Le groupe en avait déjà tiré les conséquences. Une tête dans l'entreprise est tombée, et pas des moindres. Le patron de LafargeHolcim, Eric Olsen, a annoncé en avril qu'il quittait ses fonctions le 15 juillet. "Je n'ai jamais été impliqué, ni même informé d'actes répréhensibles. Je pense que mon départ contribuera à ramener la sérénité", avait-il déclaré. Depuis, LafargeHolcim s'est engagé à "coopérer" avec la justice.
Pourquoi Laurent Fabius est-il pointé du doigt ?
L’ONG Sherpa réclame l’audition par la justice de Laurent Fabius, en tant que ministre des Affaires étrangères de mai 2012 à février 2016. Elle s'appuie sur les révélations du Monde. "La décision du leader mondial des matériaux de construction de rester en Syrie a reçu l’aval des autorités françaises, avec lesquelles le groupe était en relation régulière entre 2011 et 2014", écrit le journal. Devant les enquêteurs, plusieurs dirigeants du cimentier affirment que le Quai d’Orsay était parfaitement informé des activités de l’entreprise sur place.
Tous les six mois, on allait voir le Quai d’Orsay, qui nous poussait à rester. (…) Le Quai d’Orsay dit qu’il faut tenir, que ça va se régler.

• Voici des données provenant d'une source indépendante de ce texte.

From an optimization exercise on the open Yosys and OpenROAD flow, aimed at small area, a short achievable clock period and few clock cycles per item; shortcuts taken in it are not production practice.
RTL that was checked went through simulation tests only; none was proved equivalent to the original.
The RTL of runs 2, 3 and 5 to 8 was laid out without a check of its function.
Power and IR drop assume default switching activity.

==> design.v <==
`timescale 10ns / 100ps
module divider #
(
    parameter   [16:0] REGMASK = (17'b1_1111_1111_1111_1110)
)(
    input           i_rstn          ,
    input           i_sclk          ,
    input           i_input_valid   ,
    input   [15:0]  i_dividend      ,
    input   [15:0]  i_divisor       ,
    output          o_output_valid  ,
    output  [15:0]  o_quotient      ,
    output  [15:0]  o_remainder
);
    wire    [15:0]  w_rem [0:16];
    wire    [15:0]  w_aq  [0:16];    
    wire    [15:0]  w_dvs [0:16];
    wire    [16:0]  w_vld;
    wire    [15:0]  s_rem [0:16];
    wire    [15:0]  s_aq  [0:16];
    wire    [15:0]  s_dvs [0:16];
    wire    [16:0]  s_vld;
    assign w_rem[0] = 16'd0;
    assign w_aq[0]  = i_dividend;
    assign w_dvs[0] = i_divisor;
    assign w_vld[0] = i_input_valid;
    genvar k;
    generate for (k = 0; k <= 16; k = k + 1) begin : stage
        if (k >= 1) begin : row
            wire    [k-1:0] x  = (k == 1) ? s_aq[k-1][15] : {s_rem[k-1][k-2 >= 0 ? k-2 : 0:0], s_aq[k-1][15]};
            wire    [k-1:0] bl = s_dvs[k-1][k-1:0];
            wire    [k:0]   d  = {1'b0, x} - {1'b0, bl};
            wire            hz = (k == 16) ? 1'b1 : ~|(s_dvs[k-1] >> k);
            wire            q  = hz & ~d[k];
            wire    [k-1:0] r  = q ? d[k-1:0] : x;
            assign w_rem[k] = {{(16-k){1'b0}}, r};
            assign w_aq[k]  = {s_aq[k-1][14:0], q};
            assign w_dvs[k] = s_dvs[k-1];
            assign w_vld[k] = s_vld[k-1];
        end
        if (REGMASK[k]) begin : pipe
            reg         r_vld;
            reg [15:0]  r_aq;
            always @(posedge i_sclk or negedge i_rstn)
                if (!i_rstn) r_vld <= 1'b0;
                else         r_vld <= w_vld[k];
            always @(posedge i_sclk)
                r_aq <= w_aq[k];
            assign s_vld[k] = r_vld;
            assign s_aq[k]  = r_aq;
            if (k >= 1) begin : rem
                reg [k-1:0] r_rem;
                always @(posedge i_sclk)
                    r_rem <= w_rem[k][k-1:0];
                assign s_rem[k] = {{(16-k){1'b0}}, r_rem};
            end else begin : norem
                assign s_rem[k] = 16'd0;
            end
            if (k < 16) begin : dvs
                reg [15:0] r_dvs;
                always @(posedge i_sclk)
                    r_dvs <= w_dvs[k];
                assign s_dvs[k] = r_dvs;
            end else begin : nodvs
                assign s_dvs[k] = 16'd0;
            end
        end else begin : thru
            assign s_vld[k] = w_vld[k];
            assign s_aq[k]  = w_aq[k];
            assign s_rem[k] = w_rem[k];
            assign s_dvs[k] = w_dvs[k];
        end
    end
    endgenerate
    assign o_output_valid = s_vld[16];
    assign o_quotient     = s_aq[16];
    assign o_remainder    = s_rem[16];
endmodule
==> flow/run.sh <==
#!/bin/bash
# Standard synthesis, unchanged; then the standard layout with port buffers
# that the resizer may resize (no footprint matching).
set -e
bash standard.sh synth > synth.log 2>&1
bash standard.sh MATCH_CELL_FOOTPRINT=0 "BUFFER_PORTS_ARGS=-buffer_cell sky130_fd_sc_hd__buf_4" finish > layout.log 2>&1
==> standard.sh <==
#!/bin/bash
# synth_recipe.tcl (not shown) runs the flow's synth.tcl, then flattens the netlist and writes it again
# the make line also repeats each setting of config.mk as NAME=value (left out here)
make -C /OpenROAD-flow-scripts/flow DESIGN_CONFIG=/design/flow/config.mk WORK_HOME=/design/flow/orfs CLKGATE_MAP_FILE= SYNTH_SCRIPT=/design/flow/synth_recipe.tcl "${@:-finish}"
==> config.mk <==
export PLATFORM = sky130hd
export DESIGN_NAME = divider
export DESIGN_NICKNAME = divider
export VERILOG_FILES = /design/flow/design.v
export SDC_FILE = /design/flow/constraint.sdc
export NUM_CORES = 4
export LEC_CHECK = 0
export ABC_AREA = 1
export CAP_MARGIN = 20
export CORE_MARGIN = 2
export CORE_UTILIZATION = 45
export CTS_CLUSTER_DIAMETER = 80
export CTS_CLUSTER_SIZE = 30
export PLACE_DENSITY = 0.6
export SETUP_SLACK_MARGIN = 3.0
export SLEW_MARGIN = 20
==> constraint.sdc <==
create_clock -name core_clock -period 5.5 [get_ports {i_sclk}]
set_input_delay 1.1000 -clock core_clock [delete_from_list [all_inputs] [get_ports {i_sclk}]]
set_output_delay 1.1000 -clock core_clock [all_outputs]
set_load 0.01 [all_outputs]
==> results of run 1 <==
-- power by group through the flow --
stage                     combinational [mW]  sequential (mW)  clock (mW)
after global routing                    1.83             5.21        3.14
after detailed placement                1.59             5.28           0
final                                   1.60             5.17        2.86
after floorplan                         1.19             5.25           0
after global placement                  1.57             5.28           0
after CTS                               1.60             5.18        2.98
-- what timing repair did --
item                                    in CTS  in global routing
gates resized for setup                      0                  1
endpoints found under the setup margin       0                  6
setup buffers                                0                  0
hold buffers                                 0                  0
-- metrics by stage --
step | area [um2] | worst slack, ns | total power [mW]
floorplan | 22500 | 3.48 | 6.44
global placement | 23700 | 3.27 | 6.85
detailed placement | 23700 | 3.21 | 6.87
CTS | 24800 | 3.20 | 9.76
global route | 24800 | 3.01 | 10.2
finish | 24800 | 3.30 | 9.63
-- layout make-up --
cell class              count  area, um2  area share
repair buffers             67        503      0.0203
clock inverters            15        244     0.00982
clock buffers              37        883      0.0356
multi-input cells        1436       7900       0.318
well taps                 664        831      0.0335
inverters                 378       1420      0.0573
flip-flops and latches    648      13100       0.526
-- cell families (layout without fill, tap and decap cells) --
family / after synthesis / count (layout) / share of synthesized area
AO/OA/AOI/OAI: 154 / 154 / 0.0393
XOR/XNOR: 65 / 65 / 0.0253
adder cells (fa/ha/maj): 150 / 150 / 0.0884
buffers and inverters: 391 / 497 / 0.0691
flip-flops: 648 / 648 / 0.580
AND/OR/NAND/NOR: 1067 / 1067 / 0.198
-- worst paths after layout --
check | from | end | cells after the start
worst max-delay path | stage[11].pipe.r_aq[15] | stage[12].pipe.rem.r_rem[11] | 12
worst min-delay path | stage[15].pipe.r_aq[4] | stage[16].pipe.r_aq[5] | 0
worst max register to register | stage[11].pipe.r_aq[15] | stage[12].pipe.rem.r_rem[11] | 12
worst min register to register | stage[15].pipe.r_aq[4] | stage[16].pipe.r_aq[5] | 0
max in group asynchronous | i_rstn | stage[10].pipe.r_vld | 1
min in group asynchronous | i_rstn | stage[16].pipe.r_vld | 1
-- cell usage after synthesis, drive strengths merged (3+ instances only) --
cell,count,area share
o21bai,11,0.0037
buf,12,0.0057
nand3,127,0.029
inv,376,0.063
nand4,27,0.0075
xnor2,28,0.011
nor4,6,0.0023
ha,135,0.075
and2,3,0.00083
dfrtp,16,0.018
xor2,37,0.014
a21oi,69,0.016
a21o,3,0.0010
o21ai,67,0.017
or2,4,0.0011
nand3b,10,0.0033
fa,15,0.013
nor3,14,0.0033
dfxtp,632,0.56
nand2,735,0.13
nor2,136,0.023
-- layer usage --
layer  up-vias  GRT usage  wire length (um)
met1      6642      0.214             19200
met5         -          0                 0
met2       245      0.277             18800
li1       7831          -                 -
met4         0     0.0445               836
met3        53     0.0275              1900
-- flip-flops by register name, summed over array words and instances (netlist names) --
name                  flops
stage.pipe.rem.r_rem    136
stage.pipe.r_aq         256
stage.pipe.dvs.r_dvs    240
stage.pipe.r_vld         16
==> key figures, run 1 <==
STA
  – Slew @ Worst Pin: a little under 1 ns
  – Tcrit/Tclk final: 0.401
  – RSZ-0062 raised after global routing: false
  – Total negative slack: 0 ns
  – Hold Violations, Final: 0
  – Final setup fails: 0
  – Worst hold margin: between 0.3 and 0.4 ns
  – Relative slew slack: 0.352
  – Final worst path period need: around 2.2 ns
  – Slew Limit Fails: 0
  – Peak Freq: 454 MHz
  – Clock Skews: between 0.02 and 0.025 ns

Route
  – Wirelength, routed: between 40 and 50 mm
  – Routed vias/inst: about 4.6
  – DR iter-0 viols: 827
  – WL/cell: 12.6 um
  – Antenna violation net count after detailed routing: 0
  – Drt drc: 0
  – Vias after detailed routing: between 10000 and 15000
  – Pre-Repair DR Iteration Count: 5

Critical path
  – Worst path bufs/invs: 3
  – CP max stage cell: fa_1
  – CP startpoint kind: flip-flop
  – Critical-path cell list: inv_1, ha_1, fa_1, inv_1, nand3_1, nand3_2, nand3_1, nand3_1, nand2_2, inv_1, nand2_1, nand2_1
  – Delay-heaviest family, CP: simple AND/OR/NAND/NOR gates
  – WP data required: ~6.0 ns
  – Reg2reg setup slack: about 3.3 ns
  – CP peak stage delay: between 0.4 and 0.5 ns
  – Crit path kind: reg -> reg
  – WP data arrival: approximately 2.7 ns
  – Setup crit end kind: flip-flop
  – CP Max Fanout: 19

Yosys
  – FF+latch count, synth: 648
  – Yosys cell types: 46
  – Number of cells produced by synthesis: 2475
  – Fraction of registers with async set/reset: 0.0247
  – Post-synth EDFFs: 0
  – Seq/Total Area, Yosys: 0.580
  – Ys flop type: dfxtp_1
  – Mapped Area: about 23000 um2
  – Post-Syn Area per Cell: roughly 9 um2
  – Post-Syn Nets: between 2000 and 3000
  – Warnings, synthesis: 1

Power and ir drop
  – Switch share: 0.284
  – P_sw: 2.73 mW
  – VDD IR max: around 250 uV
  – Int Pwr: a little under 7 mW
  – Power density cells: 388 nW/um2
  – Pleak: approximately 13 nW
  – Logic pwr share: 0.166
  – Sequential Power Share: 0.537
  – Share of total power in the clock network: 0.298

Final layout
  – Fraction of layout cells with a size suffix above 1: 0.0670
  – Most frequent cells in the layout: nand2_1 (711), dfxtp_1 (632), inv_1 (372)
  – Filler Cells Inserted: 4624
  – Area grow syn2layout: 10.4%
  – Commonest non-fill, non-tap cell in the layout: nand2_1
  – Antenna diodes: 0
  – Final net count: 2750
  – Final core occ: 0.505
  – Layout Cells excl Fill: 3245

GRT
  – First-pass GRT wire length: about 68 mm
  – Initial antenna violation count: 1
  – Largest net degree at the start of global routing: 32
  – Vias in the first global route: between 10000 and 15000
  – Tot GR Track Use: 0.163
  – Total grt overflow: 0

Clock tree
  – Root Buffer: clkbuf_16
  – CTS buffer count: 34
  – Clk slew on worst S/H paths: 0.09 ns
  – CTS tree: yes
  – H-tree Lvls: 2
  – Clk sinks: 648
  – CTS Buffer Depth: 3
  – Clock latency (worst-skew pair): roughly 0.57 ns

Place
  – Routability cong.: between 0.8 and 0.9
  – Post-DP HPWL: 31.7 mm
  – Placed Cells: about 3200
  – I/O Buffers: 67

Hold path
  – Hold Path Class: reg -> reg

Floorplanning
  – I/O Pins: 68
  – Row count: 81
  – Die ar.: 51800 um2
  – Core region area: 49200 um2
  – Die width: 228 um
  – Die height: about 230 um
  – Initial cell density of the core: 0.458

Outcome
  – Status: finished clean

Job
  – Max Cap Viol: 0
Testbench counts, summed over its fixed seeds: cycles 16,128, items 16,000.
==> inputs of run 2 (changes only) <==
--- a/design.v
+++ b/design.v
@@ -1,7 +1,7 @@
 `timescale 10ns / 100ps
 module divider #
 (
-    parameter   [16:0] REGMASK = (17'b1_1111_1111_1111_1110)
+    parameter   [16:0] REGMASK = (17'b1_1111_1111_1111_1100)
 )(
     input           i_rstn          ,
     input           i_sclk          ,
==> run 2 against run 1 <==
Against the previous run:
- sequential share of layout area down 0.90 points
- cell count down 2.9%
- combinational power about the same
- first-iteration DRC count up 5.1%
- register-to-register slack worse by 0.09 ns
- flip-flop and latch count down 34
- clock power down 12%
- utilization down 0.38 points
- maximum frequency down 3.9%
- critical endpoint is now stage[10].pipe.rem.r_rem[7]
- largest power group unchanged
==> key figures, run 2 <==
STA
  – Slew Limit Fails: 0
  – Peak Freq: around 440 MHz
  – Tcrit/Tclk final: 0.417
  – Final worst slack: ~3.2 ns
  – Relative slew slack: 0.449
  – RSZ-0062 raised after global routing: false
  – Total negative slack: 0 ns
  – Final setup fails: 0
  – Final worst path period need: approximately 2.3 ns
  – Clock Skews: approximately 0.011 ns
  – Hold Violations, Final: 0
  – Slew @ Worst Pin: a little over 0.8 ns

Route
  – Routed vias/inst: 4.55
  – Wirelength, routed: approximately 40 mm
  – Vias after detailed routing: ~14000
  – Met1 WL: between 20 and 25 mm
  – WL/cell: between 10 and 15 um
  – Pre-Repair DR Iteration Count: 5
  – WL met3: between 1 and 1.5 mm
  – DR top layer: met4
  – Antenna violation net count after detailed routing: 0
  – Met2 wire length: approximately 17 mm
  – DR iter-0 viols: 869
  – Drt drc: 0

Yosys
  – Post-Syn Nets: around 2600
  – Area contributors post-synth: dfxtp_1 (55%), nand2_1 (12%), ha_1 (7.7%), inv_1 (6.5%), nand3_1 (2.5%)
  – Synth area leader: dfxtp_1
  – Top cells by count, synth: nand2_1 (711), dfxtp_1 (599), inv_1 (378)
  – Seq/Total Area, Yosys: 0.567
  – Post-synth EDFFs: 0
  – Fraction of registers with async set/reset: 0.0244
  – FF+latch count, synth: ~610
  – Number of cells produced by synthesis: roughly 2400
  – Post-Syn Area per Cell: ~9.0 um2
  – Ys flop type: dfxtp_1
  – Warnings, synthesis: 1
  – Share of the synthesized area in the top cell type: 0.550
  – Most common cell in the netlist: nand2_1
  – Yosys cell types: 44
  – Mapped Area: about 22000 um2

Job
  – Max Cap Viol: 0

Place
  – I/O Buffers: between 60 and 70
  – Routability cong.: 0.881
  – Pre-CTS setup slack: between 2 and 3 ns
  – Post-DP HPWL: between 30 and 40 mm

Critical path
  – Delay-heaviest family, CP: simple AND/OR/NAND/NOR gates
  – Setup crit end kind: flip-flop
  – Critical-path cell list: inv_1, ha_1, fa_1, nand3b_1, nand2_1, nand2_1, nand2_1, nand2_1, nand2_1, nand2_2, inv_1, nand2_1, nand2_1
  – Worst path bufs/invs: 2
  – CP max stage cell: fa_1
  – CP peak stage delay: 0.41 ns
  – WP data arrival: 2.84 ns
  – Crit path kind: reg -> reg
  – CP Max Fanout: 16
  – WP data required: 6.05 ns
  – Top cell by count, worst path: nand2_1
  – CP startpoint kind: flip-flop

GRT
  – Vias in the first global route: around 14000
  – Largest net degree at the start of global routing: 32
  – Total grt overflow: 0
  – Tot GR Track Use: 0.161
  – Initial antenna violation count: 0
  – First-pass GRT wire length: roughly 66 mm

Clock tree
  – Root Buffer: clkbuf_16
  – CTS tree: yes
  – CTS buffer count: 29
  – CTS Buffer Depth: 3
  – Clk sinks: between 600 and 700
  – Clock latency (worst-skew pair): between 0.6 and 0.7 ns
  – H-tree Lvls: 1
  – Clk slew on worst S/H paths: roughly 0.10 ns

Floorplanning
  – I/O Pins: 68
  – Row count: 80
  – Die width: 224 um
  – Die ar.: roughly 50000 um2
  – Core region area: approximately 48000 um2
  – Initial cell density of the core: 0.457
  – Die height: 224 um

Power and ir drop
  – Power density cells: 377 nW/um2
  – VDD IR max: 222 uV
  – Overall power: 9.02 mW
  – Pleak: around 12 nW

Final layout
  – Top flop regs: stage.pipe.r_aq: 240 flops, stage.pipe.dvs.r_dvs: 224 flops, stage.pipe.rem.r_rem: 135 flops
  – Final core occ: 0.501
  – Area grow syn2layout: 9.81%
  – Commonest non-fill, non-tap cell in the layout: nand2_1
  – Most frequent cells in the layout: nand2_1 (711), dfxtp_1 (599), inv_1 (378)
  – Final net count: about 2700
  – Antenna diodes: 0
  – Fraction of layout cells with a size suffix above 1: 0.0729
  – Max FFs per register: 240
  – Most flops, register: stage.pipe.r_aq

Hold path
  – Hold Path Class: in -> async

Outcome
  – Status: finished clean
## run 2: metrics by stage
stage / instance area (um2) / hold slack (ns) / std cells
floorplan: 21800 / 0.310 / 2434
global placement: 23000 / 0.310 / 3104
detailed placement: 23000 / 0.312 / 3104
CTS: 23900 / 0.282 / 3152
global route: 23900 / 0.284 / 3152
finish: 23900 / 0.318 / 3152
## run 2: worst reg2reg max path, delay by kind of cell, from the launching register on
family                     cells  cell delay, ns
adders and majority gates      2            0.64
buffers and inverters          2            0.29
DFF                            1            0.36
and+or+nand+nor                9            0.93
## run 2: cell type report
| cell class | instances | area [um2] |
|---|---|---|
| well taps | 615 | 769 |
| multi-input cells | 1425 | 7910 |
| repair buffers | 67 | 503 |
| inverters | 383 | 1440 |
| flip-flops and latches | 614 | 12400 |
| clock buffers | 32 | 747 |
| clock inverters | 16 | 208 |
| fillers | 4417 | 23800 |
## run 2: kinds of logic (layout without fill, tap and decap cells)
family | Yosys count | in the layout | synth area share
AOI/OAI and AO/OA | 159 | 159 | 0.0423
DFF | 614 | 614 | 0.567
adders and majority gates | 150 | 150 | 0.0912
buffers and inverters | 395 | 498 | 0.0713
and+or+nand+nor | 1053 | 1053 | 0.203
xor gates and xnor gates | 63 | 63 | 0.0253
## run 2: power breakdown
part,leakage (nW),internal [mW],switching (mW)
sequential,5.18,4.75,0.167
combinational,6.62,0.632,0.955
clock,0.460,1.05,1.46
total,12.3,6.44,2.58
## run 2: path summary, 6_finish.rpt
path	end	slack (ns)	startpoint	depth (start not counted)
max in group asynchronous	stage[13].pipe.r_vld	5.02	i_rstn	1
worst max register to register	stage[10].pipe.rem.r_rem[7]	3.21	stage[9].pipe.r_aq[15]	13
min in group core_clock	stage[13].pipe.r_aq[7]	0.32	stage[12].pipe.r_aq[6]	0
worst min register to register	stage[13].pipe.r_aq[7]	0.32	stage[12].pipe.r_aq[6]	0
worst min-delay path	stage[2].pipe.r_vld	0.32	i_rstn	1
worst max-delay path	stage[10].pipe.rem.r_rem[7]	3.21	stage[9].pipe.r_aq[15]	13
## run 2: per-layer routing
layer,vias up,GRT usage
met3,41,0.0197
met5,-,0
met2,214,0.252
li1,7674,-
met1,6423,0.236
met4,0,0.0400
## run 2: timing repair
action,4_1_cts,5_1_grt
endpoints found under the setup margin,0,2
hold buffers,0,0
setup buffers,0,0
gates resized for setup,0,1
==> inputs of run 3 (changes only) <==
--- a/config.mk
+++ b/config.mk
@@ -9,8 +9,6 @@
 export CAP_MARGIN = 20
 export CORE_MARGIN = 2
 export CORE_UTILIZATION = 45
-export CTS_CLUSTER_DIAMETER = 80
-export CTS_CLUSTER_SIZE = 30
 export PLACE_DENSITY = 0.6
 export SETUP_SLACK_MARGIN = 3.0
 export SLEW_MARGIN = 20
==> run 3 against run 2 <==
Against the previous run:
- utilization up 2.3 points
- die area unchanged
- highest routed layer unchanged
- wire length up 1.8%
- synthesized cell count unchanged
- final area up 4.6%
- flip-flop and latch count unchanged
- combinational power about the same
- count of clock-buffer cells in the layout up 45
- non-clock buffer count unchanged
- register-to-register slack better by 0.04 ns
- total power up 18%
- critical path type unchanged
- setup slack better by 0.038 ns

Christian Herrault, directeur général adjoint de LafargeLe Monde
De source diplomatique, selon franceinfo, on conteste vivement cette version. Le ministère des Affaires étrangères aurait "alerté le groupe Lafarge sur les risques encourus à rester en Syrie". Enfin, nœud supplémentaire à démêler, l’Etat syrien est entré au capital de la filiale de Lafarge en Syrie, pendant la guerre civile, selon les informations recueillies par franceinfo. Le régime de Bachar Al-Assad a récupéré les parts de la cimenterie que détenait un homme d’affaires syrien, soit 1,33% du capital. Un montant dérisoire, mais pas anodin, puisque, à l’époque, la France n’avait pas de mots assez durs pour condamner le régime de Bachar Al-Assad.